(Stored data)
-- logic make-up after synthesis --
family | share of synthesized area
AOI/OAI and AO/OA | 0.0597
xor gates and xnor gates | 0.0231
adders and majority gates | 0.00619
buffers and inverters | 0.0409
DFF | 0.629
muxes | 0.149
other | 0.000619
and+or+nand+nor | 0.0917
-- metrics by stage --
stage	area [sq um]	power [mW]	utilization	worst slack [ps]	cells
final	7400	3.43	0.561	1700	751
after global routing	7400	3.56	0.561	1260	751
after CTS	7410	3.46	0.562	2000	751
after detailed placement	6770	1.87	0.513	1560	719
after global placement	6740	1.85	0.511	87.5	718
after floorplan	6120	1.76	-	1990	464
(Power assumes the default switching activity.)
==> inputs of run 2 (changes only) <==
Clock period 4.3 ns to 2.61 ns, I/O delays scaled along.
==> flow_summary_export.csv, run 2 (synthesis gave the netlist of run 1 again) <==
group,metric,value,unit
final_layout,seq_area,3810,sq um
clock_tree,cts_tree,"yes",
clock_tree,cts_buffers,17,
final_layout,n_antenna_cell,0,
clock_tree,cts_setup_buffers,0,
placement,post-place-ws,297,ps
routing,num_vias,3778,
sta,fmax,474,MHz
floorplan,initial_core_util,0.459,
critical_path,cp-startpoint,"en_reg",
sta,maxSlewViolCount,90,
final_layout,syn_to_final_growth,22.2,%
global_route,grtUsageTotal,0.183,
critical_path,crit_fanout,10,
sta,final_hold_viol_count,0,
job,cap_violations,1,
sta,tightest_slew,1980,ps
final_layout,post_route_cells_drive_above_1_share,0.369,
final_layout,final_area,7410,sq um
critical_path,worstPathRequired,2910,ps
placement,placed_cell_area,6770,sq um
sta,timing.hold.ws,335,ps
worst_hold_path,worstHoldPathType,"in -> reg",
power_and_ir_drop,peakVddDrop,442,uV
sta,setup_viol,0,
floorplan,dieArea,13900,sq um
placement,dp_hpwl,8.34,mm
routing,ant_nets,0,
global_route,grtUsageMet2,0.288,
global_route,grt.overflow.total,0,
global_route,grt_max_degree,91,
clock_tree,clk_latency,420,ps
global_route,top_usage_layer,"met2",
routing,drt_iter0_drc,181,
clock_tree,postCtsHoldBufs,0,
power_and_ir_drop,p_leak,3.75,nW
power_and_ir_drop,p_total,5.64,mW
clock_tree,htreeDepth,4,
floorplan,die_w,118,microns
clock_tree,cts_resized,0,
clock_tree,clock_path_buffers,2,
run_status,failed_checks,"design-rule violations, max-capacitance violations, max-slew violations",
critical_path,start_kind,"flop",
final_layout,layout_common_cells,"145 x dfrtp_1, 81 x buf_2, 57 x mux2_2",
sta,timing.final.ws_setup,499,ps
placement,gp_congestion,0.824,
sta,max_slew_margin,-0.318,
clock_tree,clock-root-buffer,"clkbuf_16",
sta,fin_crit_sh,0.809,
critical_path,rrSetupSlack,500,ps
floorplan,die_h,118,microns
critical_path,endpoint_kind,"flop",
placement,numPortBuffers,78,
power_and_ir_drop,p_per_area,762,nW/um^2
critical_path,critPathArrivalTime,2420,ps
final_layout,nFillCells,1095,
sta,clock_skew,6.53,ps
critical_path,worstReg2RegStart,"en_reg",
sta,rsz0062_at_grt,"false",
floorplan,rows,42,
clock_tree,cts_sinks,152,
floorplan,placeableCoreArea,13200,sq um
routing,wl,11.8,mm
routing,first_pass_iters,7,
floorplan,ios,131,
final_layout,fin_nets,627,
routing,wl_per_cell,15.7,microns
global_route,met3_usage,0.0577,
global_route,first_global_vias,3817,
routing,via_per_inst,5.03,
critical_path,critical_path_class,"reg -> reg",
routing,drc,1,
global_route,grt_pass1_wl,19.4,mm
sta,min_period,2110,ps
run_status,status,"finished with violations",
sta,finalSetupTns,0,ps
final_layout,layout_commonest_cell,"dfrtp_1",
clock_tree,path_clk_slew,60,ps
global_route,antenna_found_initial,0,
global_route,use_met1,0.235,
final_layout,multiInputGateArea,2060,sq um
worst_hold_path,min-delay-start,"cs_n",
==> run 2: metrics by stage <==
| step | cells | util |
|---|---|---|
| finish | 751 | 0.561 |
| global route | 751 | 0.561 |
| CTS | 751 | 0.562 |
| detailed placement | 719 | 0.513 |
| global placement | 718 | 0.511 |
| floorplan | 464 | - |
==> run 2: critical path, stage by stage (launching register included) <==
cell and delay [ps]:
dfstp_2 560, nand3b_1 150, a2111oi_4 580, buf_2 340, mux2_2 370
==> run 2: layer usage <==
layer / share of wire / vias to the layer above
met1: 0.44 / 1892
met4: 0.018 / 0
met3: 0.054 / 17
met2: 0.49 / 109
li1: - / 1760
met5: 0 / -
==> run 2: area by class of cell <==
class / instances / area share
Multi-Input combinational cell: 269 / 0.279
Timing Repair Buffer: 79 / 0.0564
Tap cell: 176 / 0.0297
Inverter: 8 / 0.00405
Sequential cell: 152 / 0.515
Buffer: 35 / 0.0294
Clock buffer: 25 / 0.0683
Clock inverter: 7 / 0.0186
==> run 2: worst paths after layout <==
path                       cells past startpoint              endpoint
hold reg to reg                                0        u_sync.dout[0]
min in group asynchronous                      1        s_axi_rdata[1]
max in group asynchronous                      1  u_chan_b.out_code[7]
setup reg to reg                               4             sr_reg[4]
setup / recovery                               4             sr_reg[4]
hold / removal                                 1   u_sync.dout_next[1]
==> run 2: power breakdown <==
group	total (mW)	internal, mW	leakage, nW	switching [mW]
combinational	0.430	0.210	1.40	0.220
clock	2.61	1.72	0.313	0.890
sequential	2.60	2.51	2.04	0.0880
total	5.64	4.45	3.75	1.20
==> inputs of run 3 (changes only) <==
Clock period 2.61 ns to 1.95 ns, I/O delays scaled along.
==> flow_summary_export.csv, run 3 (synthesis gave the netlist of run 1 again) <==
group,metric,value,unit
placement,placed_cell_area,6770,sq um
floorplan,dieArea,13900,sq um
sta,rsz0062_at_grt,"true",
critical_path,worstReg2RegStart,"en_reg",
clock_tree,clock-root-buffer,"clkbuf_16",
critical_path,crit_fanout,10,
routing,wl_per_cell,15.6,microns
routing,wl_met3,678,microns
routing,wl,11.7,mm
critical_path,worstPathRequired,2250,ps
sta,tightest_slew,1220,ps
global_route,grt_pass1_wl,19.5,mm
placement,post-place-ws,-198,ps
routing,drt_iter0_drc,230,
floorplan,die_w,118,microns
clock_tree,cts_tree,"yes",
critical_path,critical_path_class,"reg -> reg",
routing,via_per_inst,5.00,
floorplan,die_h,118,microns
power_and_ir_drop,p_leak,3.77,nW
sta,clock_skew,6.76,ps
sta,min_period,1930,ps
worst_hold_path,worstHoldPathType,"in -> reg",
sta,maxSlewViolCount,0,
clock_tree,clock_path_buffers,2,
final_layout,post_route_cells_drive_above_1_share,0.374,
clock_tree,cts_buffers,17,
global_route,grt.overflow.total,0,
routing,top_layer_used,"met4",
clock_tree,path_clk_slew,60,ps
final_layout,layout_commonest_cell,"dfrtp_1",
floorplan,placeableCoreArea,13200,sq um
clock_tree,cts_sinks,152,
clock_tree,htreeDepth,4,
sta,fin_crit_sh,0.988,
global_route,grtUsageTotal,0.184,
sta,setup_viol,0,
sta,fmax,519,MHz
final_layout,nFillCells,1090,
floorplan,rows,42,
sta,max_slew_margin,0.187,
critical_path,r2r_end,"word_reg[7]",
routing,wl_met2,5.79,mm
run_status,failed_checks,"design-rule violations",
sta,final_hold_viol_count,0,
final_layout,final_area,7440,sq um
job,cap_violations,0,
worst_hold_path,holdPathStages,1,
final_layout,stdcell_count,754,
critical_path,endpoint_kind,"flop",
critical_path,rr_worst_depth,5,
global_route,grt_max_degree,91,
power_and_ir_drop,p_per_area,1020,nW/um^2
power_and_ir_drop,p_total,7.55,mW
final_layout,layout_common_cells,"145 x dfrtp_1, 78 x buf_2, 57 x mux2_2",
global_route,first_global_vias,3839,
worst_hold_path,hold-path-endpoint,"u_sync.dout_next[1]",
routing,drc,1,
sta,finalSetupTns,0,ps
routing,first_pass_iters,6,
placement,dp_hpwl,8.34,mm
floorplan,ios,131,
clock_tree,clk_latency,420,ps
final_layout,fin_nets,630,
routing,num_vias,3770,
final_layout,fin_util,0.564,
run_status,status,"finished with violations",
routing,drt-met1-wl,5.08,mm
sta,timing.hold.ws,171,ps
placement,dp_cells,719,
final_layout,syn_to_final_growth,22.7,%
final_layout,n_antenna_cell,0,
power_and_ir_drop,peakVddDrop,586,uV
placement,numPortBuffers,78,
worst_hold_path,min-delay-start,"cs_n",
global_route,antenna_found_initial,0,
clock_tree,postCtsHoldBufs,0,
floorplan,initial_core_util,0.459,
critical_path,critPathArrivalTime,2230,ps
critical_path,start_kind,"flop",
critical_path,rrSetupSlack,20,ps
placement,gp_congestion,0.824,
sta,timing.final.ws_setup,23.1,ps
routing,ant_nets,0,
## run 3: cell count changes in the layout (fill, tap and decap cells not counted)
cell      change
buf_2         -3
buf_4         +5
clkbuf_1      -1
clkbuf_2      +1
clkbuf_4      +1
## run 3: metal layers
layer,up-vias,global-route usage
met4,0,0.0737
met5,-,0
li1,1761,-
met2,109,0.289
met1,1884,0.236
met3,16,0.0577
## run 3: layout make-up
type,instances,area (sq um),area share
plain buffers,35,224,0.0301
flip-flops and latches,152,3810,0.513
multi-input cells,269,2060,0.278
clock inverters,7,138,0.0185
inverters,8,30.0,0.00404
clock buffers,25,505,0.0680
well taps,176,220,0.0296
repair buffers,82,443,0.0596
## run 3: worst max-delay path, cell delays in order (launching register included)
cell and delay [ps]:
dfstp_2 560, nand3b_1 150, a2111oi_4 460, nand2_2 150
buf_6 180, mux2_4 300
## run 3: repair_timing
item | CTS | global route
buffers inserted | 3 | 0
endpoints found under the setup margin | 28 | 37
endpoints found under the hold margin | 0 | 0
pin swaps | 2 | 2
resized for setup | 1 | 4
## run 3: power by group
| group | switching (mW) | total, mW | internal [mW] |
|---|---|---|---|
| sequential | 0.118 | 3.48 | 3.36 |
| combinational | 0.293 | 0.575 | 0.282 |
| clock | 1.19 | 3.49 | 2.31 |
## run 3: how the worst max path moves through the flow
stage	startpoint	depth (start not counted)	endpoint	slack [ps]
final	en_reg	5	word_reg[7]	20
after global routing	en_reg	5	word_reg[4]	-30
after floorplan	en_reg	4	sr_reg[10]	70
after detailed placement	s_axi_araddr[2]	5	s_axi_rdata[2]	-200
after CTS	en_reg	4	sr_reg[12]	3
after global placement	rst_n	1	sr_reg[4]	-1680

(Task directions): What lines in the records contain the word "along"? Return each one.

(Expected answer):
Clock period 4.3 ns to 2.61 ns, I/O delays scaled along.
Clock period 2.61 ns to 1.95 ns, I/O delays scaled along.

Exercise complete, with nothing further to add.